_Stored entries_:
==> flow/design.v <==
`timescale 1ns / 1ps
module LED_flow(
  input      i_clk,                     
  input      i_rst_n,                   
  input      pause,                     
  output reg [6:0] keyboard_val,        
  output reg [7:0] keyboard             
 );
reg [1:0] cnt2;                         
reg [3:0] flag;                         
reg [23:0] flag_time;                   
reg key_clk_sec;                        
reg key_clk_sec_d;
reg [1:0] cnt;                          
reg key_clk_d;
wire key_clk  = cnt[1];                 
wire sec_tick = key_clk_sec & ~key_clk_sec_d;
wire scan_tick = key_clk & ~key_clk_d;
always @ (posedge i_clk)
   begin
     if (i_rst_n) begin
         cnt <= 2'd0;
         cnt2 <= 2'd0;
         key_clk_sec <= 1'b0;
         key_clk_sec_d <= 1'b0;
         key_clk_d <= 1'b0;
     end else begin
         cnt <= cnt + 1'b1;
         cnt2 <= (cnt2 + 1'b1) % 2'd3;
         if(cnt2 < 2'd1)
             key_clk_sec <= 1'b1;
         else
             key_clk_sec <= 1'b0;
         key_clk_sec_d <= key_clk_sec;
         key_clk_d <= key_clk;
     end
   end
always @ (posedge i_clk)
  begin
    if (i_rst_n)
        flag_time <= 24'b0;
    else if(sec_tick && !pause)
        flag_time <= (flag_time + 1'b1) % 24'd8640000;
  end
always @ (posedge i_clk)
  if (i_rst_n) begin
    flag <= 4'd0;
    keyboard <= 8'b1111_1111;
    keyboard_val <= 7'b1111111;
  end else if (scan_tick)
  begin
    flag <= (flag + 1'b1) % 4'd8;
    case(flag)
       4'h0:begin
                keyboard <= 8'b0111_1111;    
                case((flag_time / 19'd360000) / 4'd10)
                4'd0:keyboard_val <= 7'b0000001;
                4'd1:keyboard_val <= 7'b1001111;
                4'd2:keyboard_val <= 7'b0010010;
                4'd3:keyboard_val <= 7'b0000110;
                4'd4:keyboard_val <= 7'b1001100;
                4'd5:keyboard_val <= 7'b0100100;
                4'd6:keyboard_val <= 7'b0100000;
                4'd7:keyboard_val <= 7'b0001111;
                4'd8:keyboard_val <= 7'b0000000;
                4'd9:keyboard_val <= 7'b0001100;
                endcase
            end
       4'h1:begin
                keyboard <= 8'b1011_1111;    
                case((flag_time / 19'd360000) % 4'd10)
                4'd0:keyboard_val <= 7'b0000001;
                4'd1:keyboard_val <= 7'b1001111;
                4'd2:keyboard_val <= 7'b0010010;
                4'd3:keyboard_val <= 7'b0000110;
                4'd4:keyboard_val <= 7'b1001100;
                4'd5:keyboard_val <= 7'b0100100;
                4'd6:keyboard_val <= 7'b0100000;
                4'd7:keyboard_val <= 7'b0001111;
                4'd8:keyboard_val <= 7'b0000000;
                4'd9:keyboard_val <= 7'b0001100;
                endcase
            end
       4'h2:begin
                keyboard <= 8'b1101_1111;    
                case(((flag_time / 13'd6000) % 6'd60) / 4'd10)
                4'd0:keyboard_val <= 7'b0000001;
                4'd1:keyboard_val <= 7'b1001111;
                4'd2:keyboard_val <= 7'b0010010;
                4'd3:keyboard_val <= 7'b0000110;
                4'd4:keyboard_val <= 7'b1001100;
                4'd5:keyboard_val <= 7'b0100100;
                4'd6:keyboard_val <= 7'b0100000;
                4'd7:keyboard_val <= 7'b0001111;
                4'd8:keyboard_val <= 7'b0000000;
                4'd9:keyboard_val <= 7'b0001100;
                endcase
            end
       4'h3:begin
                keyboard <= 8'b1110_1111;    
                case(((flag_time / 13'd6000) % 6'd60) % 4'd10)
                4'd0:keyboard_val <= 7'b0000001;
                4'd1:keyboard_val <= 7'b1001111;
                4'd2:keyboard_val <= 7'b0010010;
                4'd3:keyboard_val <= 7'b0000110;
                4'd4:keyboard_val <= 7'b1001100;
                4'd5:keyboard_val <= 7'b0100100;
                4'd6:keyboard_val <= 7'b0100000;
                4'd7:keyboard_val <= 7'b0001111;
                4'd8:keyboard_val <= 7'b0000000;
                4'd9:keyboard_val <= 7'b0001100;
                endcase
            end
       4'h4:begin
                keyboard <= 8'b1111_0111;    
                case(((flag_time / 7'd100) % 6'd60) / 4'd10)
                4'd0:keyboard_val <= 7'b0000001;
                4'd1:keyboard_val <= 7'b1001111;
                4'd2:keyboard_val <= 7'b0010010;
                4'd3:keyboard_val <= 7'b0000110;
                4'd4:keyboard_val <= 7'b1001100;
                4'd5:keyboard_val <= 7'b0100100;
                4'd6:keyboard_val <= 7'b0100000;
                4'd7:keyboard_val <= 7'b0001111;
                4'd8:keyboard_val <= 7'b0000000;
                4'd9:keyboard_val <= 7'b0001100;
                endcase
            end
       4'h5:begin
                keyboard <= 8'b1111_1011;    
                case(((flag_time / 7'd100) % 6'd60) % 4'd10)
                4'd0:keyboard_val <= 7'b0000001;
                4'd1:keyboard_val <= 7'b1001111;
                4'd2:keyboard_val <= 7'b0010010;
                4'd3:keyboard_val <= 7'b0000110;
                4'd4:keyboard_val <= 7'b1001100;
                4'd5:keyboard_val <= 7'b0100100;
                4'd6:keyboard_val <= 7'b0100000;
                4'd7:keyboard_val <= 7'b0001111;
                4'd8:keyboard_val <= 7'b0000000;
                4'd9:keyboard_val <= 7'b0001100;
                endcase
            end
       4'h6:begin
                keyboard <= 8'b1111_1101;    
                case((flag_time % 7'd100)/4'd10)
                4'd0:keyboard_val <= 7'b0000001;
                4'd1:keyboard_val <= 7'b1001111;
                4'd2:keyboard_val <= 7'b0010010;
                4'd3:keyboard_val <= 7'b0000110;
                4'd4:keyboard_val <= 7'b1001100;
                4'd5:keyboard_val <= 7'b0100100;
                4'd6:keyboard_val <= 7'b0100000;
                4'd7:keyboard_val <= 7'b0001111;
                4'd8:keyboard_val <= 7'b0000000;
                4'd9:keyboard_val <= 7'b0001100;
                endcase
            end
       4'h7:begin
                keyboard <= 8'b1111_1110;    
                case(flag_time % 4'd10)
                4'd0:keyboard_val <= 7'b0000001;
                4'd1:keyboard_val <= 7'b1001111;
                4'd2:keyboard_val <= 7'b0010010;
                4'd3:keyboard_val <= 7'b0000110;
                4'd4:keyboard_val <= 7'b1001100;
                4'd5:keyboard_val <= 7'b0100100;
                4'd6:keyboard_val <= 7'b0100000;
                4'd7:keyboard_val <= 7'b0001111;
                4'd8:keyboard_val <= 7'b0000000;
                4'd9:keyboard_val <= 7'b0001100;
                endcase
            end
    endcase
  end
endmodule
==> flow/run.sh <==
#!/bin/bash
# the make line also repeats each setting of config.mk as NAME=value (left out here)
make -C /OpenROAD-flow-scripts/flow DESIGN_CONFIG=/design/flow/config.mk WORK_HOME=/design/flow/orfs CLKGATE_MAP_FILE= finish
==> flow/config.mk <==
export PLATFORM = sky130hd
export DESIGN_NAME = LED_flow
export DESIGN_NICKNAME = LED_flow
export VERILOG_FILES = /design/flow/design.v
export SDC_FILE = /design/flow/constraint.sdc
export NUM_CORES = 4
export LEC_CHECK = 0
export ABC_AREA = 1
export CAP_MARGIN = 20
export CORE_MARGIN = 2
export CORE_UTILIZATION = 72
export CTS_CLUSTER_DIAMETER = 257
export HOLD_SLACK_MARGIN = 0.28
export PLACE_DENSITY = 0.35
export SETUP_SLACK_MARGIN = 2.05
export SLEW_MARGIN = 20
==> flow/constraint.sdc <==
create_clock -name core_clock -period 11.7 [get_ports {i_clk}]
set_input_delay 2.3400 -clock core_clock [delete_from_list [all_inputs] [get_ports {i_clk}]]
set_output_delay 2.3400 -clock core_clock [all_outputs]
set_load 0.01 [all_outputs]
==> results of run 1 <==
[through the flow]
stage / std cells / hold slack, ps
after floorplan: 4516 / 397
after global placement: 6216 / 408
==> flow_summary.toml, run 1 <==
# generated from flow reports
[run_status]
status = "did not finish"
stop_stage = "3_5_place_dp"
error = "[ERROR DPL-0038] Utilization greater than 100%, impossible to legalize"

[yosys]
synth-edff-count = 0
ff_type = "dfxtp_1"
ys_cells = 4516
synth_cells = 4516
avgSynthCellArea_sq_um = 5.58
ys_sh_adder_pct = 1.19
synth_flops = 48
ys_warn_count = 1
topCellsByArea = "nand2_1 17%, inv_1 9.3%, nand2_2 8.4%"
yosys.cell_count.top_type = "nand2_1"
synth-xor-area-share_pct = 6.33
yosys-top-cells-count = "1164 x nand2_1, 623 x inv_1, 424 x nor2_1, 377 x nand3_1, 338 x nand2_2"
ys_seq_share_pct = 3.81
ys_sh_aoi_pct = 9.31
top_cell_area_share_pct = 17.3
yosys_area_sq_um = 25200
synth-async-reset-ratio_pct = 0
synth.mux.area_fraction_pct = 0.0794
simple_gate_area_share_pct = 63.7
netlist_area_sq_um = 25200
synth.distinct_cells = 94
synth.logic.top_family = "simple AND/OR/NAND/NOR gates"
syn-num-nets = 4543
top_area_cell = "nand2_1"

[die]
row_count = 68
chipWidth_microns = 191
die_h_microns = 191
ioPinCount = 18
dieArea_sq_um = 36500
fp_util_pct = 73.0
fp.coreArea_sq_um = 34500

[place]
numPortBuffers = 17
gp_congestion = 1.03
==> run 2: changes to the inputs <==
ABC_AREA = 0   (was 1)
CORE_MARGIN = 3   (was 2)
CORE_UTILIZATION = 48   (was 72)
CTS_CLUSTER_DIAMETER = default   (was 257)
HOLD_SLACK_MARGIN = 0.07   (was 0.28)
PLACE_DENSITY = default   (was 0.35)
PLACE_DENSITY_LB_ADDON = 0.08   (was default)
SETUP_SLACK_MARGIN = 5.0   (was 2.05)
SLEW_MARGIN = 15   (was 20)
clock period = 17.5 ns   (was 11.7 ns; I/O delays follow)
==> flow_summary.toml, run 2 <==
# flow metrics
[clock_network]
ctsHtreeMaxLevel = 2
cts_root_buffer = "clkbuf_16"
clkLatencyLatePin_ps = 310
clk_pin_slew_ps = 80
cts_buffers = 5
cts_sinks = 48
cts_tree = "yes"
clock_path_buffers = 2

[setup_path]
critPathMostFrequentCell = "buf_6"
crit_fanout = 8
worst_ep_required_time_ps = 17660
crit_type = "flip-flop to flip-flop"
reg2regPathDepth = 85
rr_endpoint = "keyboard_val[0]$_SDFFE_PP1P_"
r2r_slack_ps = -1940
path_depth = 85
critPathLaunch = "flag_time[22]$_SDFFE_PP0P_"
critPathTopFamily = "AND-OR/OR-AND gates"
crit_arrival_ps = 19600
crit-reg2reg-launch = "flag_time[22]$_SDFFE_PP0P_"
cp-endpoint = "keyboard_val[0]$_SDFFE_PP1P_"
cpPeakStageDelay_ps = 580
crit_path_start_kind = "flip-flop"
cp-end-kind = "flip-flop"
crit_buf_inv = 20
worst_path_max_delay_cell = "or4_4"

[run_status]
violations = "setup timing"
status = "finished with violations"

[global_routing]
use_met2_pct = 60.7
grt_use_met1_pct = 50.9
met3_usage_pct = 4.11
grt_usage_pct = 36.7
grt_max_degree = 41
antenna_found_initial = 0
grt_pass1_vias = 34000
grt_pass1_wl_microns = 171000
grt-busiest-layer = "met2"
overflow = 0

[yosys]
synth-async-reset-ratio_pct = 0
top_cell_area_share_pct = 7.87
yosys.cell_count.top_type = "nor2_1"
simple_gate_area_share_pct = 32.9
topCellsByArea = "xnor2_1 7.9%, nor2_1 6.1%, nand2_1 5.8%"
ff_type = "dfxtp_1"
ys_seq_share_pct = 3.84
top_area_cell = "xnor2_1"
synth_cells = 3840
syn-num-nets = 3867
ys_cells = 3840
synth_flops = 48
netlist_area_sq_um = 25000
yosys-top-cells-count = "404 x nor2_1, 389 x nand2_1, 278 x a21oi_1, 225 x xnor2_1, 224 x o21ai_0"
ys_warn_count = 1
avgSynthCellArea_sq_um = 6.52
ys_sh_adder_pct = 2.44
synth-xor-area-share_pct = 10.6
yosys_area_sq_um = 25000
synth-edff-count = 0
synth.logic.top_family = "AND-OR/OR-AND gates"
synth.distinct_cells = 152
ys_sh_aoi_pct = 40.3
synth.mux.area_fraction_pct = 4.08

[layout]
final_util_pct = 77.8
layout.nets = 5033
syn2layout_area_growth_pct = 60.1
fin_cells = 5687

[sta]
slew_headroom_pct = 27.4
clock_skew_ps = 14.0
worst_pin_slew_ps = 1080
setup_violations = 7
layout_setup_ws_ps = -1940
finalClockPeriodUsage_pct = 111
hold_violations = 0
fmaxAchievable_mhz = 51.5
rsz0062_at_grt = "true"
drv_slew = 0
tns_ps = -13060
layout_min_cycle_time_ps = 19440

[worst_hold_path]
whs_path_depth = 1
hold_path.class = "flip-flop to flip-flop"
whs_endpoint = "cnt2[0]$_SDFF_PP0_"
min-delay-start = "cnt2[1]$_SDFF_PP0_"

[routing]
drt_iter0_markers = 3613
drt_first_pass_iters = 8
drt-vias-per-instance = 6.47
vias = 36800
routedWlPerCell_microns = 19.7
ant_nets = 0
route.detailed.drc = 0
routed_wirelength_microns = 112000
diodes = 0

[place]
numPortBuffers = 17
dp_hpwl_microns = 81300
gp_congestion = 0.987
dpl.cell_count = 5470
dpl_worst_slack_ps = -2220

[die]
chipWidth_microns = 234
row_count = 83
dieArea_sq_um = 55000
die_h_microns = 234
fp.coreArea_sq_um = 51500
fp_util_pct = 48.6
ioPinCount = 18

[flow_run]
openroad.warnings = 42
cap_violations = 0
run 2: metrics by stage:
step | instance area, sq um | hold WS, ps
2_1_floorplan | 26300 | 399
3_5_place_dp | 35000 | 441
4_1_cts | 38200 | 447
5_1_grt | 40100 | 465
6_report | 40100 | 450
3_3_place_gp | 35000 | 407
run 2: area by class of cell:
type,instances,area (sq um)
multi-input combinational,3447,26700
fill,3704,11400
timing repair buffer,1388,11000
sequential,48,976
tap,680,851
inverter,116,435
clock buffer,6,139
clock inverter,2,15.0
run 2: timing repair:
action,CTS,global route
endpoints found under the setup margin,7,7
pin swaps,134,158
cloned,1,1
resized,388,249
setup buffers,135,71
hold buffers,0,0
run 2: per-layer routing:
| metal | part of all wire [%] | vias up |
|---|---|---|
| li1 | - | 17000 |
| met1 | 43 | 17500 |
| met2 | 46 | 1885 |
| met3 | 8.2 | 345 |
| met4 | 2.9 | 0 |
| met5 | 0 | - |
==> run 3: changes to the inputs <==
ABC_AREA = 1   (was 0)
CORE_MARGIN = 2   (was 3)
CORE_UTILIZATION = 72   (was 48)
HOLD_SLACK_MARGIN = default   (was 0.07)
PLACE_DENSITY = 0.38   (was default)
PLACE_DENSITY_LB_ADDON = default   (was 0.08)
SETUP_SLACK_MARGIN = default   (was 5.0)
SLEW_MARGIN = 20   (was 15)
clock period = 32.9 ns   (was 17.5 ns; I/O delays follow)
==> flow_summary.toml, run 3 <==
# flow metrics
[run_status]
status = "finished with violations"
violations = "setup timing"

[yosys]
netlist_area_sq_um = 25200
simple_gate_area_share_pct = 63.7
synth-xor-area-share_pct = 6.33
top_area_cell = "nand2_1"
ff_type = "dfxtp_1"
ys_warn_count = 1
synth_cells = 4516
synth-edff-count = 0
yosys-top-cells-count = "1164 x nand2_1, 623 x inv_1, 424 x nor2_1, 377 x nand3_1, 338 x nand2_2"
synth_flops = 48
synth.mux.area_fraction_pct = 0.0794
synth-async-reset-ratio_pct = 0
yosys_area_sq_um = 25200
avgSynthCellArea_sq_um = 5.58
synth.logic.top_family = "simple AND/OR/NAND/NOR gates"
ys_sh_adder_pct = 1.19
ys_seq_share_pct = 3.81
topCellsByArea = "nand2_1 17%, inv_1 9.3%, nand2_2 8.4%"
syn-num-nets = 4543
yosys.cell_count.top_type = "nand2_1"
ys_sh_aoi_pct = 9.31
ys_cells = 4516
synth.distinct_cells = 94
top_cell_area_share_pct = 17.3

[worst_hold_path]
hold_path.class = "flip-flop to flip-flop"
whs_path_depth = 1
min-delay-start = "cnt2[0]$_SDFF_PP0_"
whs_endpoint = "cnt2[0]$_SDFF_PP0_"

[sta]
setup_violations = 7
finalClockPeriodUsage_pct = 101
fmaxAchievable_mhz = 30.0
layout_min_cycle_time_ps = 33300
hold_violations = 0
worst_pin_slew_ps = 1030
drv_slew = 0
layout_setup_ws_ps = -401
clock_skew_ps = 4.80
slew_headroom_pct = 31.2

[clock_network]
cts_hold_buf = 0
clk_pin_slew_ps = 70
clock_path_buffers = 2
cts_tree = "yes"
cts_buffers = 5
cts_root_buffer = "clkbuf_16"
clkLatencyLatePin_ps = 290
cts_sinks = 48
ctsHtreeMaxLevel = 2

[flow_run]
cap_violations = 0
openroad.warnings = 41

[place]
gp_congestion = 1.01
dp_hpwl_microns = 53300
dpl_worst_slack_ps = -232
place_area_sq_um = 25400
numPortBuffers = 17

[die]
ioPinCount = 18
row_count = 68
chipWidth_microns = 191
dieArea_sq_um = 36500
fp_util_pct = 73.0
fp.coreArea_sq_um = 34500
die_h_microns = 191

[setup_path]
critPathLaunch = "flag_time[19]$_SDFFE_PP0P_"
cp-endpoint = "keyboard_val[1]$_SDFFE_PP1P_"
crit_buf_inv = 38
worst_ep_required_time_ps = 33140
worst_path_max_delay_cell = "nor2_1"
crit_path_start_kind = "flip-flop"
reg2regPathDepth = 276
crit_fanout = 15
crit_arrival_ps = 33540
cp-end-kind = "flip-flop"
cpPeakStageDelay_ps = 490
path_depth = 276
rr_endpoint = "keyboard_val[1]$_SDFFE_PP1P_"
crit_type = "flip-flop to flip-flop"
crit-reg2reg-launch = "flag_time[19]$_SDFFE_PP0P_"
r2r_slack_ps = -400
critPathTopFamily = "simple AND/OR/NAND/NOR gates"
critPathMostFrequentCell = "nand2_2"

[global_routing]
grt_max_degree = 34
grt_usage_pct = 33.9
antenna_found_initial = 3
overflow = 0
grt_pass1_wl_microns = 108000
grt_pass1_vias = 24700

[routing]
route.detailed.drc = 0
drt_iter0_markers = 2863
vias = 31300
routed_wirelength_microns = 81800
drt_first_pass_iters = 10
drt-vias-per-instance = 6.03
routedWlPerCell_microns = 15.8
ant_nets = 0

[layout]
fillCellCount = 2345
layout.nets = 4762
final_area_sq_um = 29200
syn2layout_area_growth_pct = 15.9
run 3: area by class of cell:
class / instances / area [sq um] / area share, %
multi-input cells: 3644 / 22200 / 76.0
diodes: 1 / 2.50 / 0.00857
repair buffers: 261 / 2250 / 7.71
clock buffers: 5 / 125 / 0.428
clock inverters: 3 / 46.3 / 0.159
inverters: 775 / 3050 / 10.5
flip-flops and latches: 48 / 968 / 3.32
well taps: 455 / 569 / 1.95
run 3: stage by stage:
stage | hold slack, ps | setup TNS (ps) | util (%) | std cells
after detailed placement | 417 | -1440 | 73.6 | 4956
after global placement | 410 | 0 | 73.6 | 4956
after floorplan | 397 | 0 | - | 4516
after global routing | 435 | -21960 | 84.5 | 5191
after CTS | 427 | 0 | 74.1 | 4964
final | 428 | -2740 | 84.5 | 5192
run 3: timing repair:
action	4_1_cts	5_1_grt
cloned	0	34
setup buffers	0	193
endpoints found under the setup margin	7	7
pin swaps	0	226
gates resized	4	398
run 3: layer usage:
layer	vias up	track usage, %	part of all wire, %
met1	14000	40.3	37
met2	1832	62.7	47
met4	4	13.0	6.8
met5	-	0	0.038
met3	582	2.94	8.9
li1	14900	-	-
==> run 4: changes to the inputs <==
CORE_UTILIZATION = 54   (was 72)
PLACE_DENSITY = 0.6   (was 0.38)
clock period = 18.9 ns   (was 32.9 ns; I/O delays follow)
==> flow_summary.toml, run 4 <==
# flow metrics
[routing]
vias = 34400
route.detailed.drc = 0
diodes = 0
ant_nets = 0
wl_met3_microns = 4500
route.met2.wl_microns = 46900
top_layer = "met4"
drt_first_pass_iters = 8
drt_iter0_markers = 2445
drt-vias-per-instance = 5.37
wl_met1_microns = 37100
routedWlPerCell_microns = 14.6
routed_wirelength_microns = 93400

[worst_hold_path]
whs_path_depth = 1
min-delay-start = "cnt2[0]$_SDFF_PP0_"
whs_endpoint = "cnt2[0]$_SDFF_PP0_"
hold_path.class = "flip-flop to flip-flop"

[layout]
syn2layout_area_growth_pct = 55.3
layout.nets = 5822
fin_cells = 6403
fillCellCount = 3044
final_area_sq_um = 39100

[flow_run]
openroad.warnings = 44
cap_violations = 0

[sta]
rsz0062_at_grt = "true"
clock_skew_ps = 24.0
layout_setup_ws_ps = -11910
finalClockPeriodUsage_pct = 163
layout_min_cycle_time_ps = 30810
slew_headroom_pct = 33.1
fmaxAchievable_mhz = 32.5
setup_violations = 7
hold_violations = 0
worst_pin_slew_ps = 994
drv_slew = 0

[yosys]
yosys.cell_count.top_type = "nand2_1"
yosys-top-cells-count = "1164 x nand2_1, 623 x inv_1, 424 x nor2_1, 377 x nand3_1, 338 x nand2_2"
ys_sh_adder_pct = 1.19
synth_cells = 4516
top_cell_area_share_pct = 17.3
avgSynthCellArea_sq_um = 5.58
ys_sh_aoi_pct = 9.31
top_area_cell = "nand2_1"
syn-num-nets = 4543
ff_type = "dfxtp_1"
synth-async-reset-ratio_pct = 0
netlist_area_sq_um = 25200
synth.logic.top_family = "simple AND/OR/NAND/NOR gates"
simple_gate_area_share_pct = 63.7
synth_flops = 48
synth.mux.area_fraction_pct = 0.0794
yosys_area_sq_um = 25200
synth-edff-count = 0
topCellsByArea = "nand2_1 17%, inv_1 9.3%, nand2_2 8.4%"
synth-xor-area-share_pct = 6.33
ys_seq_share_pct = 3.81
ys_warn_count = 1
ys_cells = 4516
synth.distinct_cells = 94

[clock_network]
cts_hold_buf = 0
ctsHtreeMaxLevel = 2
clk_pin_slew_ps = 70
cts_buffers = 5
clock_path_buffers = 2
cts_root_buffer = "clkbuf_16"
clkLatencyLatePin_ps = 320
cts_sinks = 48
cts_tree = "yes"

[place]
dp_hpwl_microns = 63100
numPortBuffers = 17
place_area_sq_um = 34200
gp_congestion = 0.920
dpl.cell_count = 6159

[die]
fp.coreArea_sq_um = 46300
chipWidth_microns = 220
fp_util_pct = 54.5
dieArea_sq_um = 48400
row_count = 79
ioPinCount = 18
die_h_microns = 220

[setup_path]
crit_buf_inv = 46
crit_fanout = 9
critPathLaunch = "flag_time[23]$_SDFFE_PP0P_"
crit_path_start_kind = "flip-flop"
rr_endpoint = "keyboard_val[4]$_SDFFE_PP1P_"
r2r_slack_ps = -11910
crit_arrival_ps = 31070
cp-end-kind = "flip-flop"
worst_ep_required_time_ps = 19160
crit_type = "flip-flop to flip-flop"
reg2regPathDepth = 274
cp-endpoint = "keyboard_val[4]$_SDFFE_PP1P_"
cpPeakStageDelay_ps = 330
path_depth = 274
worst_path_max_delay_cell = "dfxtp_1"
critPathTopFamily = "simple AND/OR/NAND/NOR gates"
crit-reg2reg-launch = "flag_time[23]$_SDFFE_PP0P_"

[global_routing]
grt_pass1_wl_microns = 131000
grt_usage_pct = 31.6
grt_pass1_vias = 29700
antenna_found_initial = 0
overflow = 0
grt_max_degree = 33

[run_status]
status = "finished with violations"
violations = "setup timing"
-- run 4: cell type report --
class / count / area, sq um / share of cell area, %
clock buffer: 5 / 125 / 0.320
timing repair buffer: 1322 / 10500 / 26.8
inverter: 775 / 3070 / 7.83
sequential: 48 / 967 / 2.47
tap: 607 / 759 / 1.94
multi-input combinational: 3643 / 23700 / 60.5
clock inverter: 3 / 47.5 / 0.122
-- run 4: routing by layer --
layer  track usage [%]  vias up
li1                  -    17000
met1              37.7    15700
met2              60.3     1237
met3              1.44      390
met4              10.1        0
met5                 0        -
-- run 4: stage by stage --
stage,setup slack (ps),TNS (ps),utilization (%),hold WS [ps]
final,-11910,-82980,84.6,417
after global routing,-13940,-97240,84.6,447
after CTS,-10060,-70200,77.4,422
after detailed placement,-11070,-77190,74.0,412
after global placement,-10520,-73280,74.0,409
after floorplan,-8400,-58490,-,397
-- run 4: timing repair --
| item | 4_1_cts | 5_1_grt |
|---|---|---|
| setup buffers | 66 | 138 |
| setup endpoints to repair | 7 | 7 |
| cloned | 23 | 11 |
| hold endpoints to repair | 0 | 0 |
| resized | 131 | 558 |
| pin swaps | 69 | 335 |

_YOUR INSTRUCTIONS_:
Using the data above, reproduce exactly the lines between those holding "vias = 31300" and "CORE_UTILIZATION = 54", inclusive, and no others.

_RESULT OF THE EXERCISE_:
vias = 31300
routed_wirelength_microns = 81800
drt_first_pass_iters = 10
drt-vias-per-instance = 6.03
routedWlPerCell_microns = 15.8
ant_nets = 0

[layout]
fillCellCount = 2345
layout.nets = 4762
final_area_sq_um = 29200
syn2layout_area_growth_pct = 15.9
run 3: area by class of cell:
class / instances / area [sq um] / area share, %
multi-input cells: 3644 / 22200 / 76.0
diodes: 1 / 2.50 / 0.00857
repair buffers: 261 / 2250 / 7.71
clock buffers: 5 / 125 / 0.428
clock inverters: 3 / 46.3 / 0.159
inverters: 775 / 3050 / 10.5
flip-flops and latches: 48 / 968 / 3.32
well taps: 455 / 569 / 1.95
run 3: stage by stage:
stage | hold slack, ps | setup TNS (ps) | util (%) | std cells
after detailed placement | 417 | -1440 | 73.6 | 4956
after global placement | 410 | 0 | 73.6 | 4956
after floorplan | 397 | 0 | - | 4516
after global routing | 435 | -21960 | 84.5 | 5191
after CTS | 427 | 0 | 74.1 | 4964
final | 428 | -2740 | 84.5 | 5192
run 3: timing repair:
action	4_1_cts	5_1_grt
cloned	0	34
setup buffers	0	193
endpoints found under the setup margin	7	7
pin swaps	0	226
gates resized	4	398
run 3: layer usage:
layer	vias up	track usage, %	part of all wire, %
met1	14000	40.3	37
met2	1832	62.7	47
met4	4	13.0	6.8
met5	-	0	0.038
met3	582	2.94	8.9
li1	14900	-	-
==> run 4: changes to the inputs <==
CORE_UTILIZATION = 54   (was 72)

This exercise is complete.